**What to do:** From the data that follows, copy every line with the string "config".

━━━ Material supplied

[design/flow/run.sh]
#!/bin/bash
# OpenROAD 26Q1-2900-gdf79404cd8, Yosys 0.63+post, stock flow scripts
make -C /OpenROAD-flow-scripts/flow DESIGN_CONFIG=/design/flow/config.mk WORK_HOME=/design/flow/orfs finish
[design/flow/config.mk]
export PLATFORM = sky130hd
export DESIGN_NAME = MA_CLK_mod4
export DESIGN_NICKNAME = MA_CLK_mod4
export VERILOG_FILES = /design/flow/design.v
export SDC_FILE = /design/flow/constraint.sdc
export NUM_CORES = 4
export LEC_CHECK = 1
export CORE_UTILIZATION = 40
[design/flow/constraint.sdc]
current_design MA_CLK_mod4

set clk_period 124.0
set clk_io_pct 0.2

create_clock -name clk0 -period $clk_period [get_ports {clk}]

set non_clock_inputs [all_inputs -no_clocks]
set_input_delay [expr $clk_period * $clk_io_pct] -clock clk0 $non_clock_inputs
set_output_delay [expr $clk_period * $clk_io_pct] -clock clk0 [all_outputs]
==> run.sh <==
#!/bin/bash
# OpenROAD 26Q1-2900-gdf79404cd8, Yosys 0.63+post, stock flow scripts
make -C /OpenROAD-flow-scripts/flow DESIGN_CONFIG=/design/flow/config.mk WORK_HOME=/design/flow/orfs finish
==> config.mk <==
export PLATFORM = sky130hd
export DESIGN_NAME = SRAM
export DESIGN_NICKNAME = SRAM
export VERILOG_FILES = /design/flow/design.v
export SDC_FILE = /design/flow/constraint.sdc
export NUM_CORES = 4
export LEC_CHECK = 1
export CORE_AREA = 10 10 76 76
export DIE_AREA = 0 0 86 86
==> constraint.sdc <==
current_design SRAM

set clk_period 1.0
set clk_io_pct 0.2

create_clock -name clk0 -period $clk_period [get_ports {clk}]

set non_clock_inputs [all_inputs -no_clocks]
set_input_delay [expr $clk_period * $clk_io_pct] -clock clk0 $non_clock_inputs
set_output_delay [expr $clk_period * $clk_io_pct] -clock clk0 [all_outputs]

━━━━━━

**Expected answer:**
make -C /OpenROAD-flow-scripts/flow DESIGN_CONFIG=/design/flow/config.mk WORK_HOME=/design/flow/orfs finish
[design/flow/config.mk]
make -C /OpenROAD-flow-scripts/flow DESIGN_CONFIG=/design/flow/config.mk WORK_HOME=/design/flow/orfs finish
==> config.mk <==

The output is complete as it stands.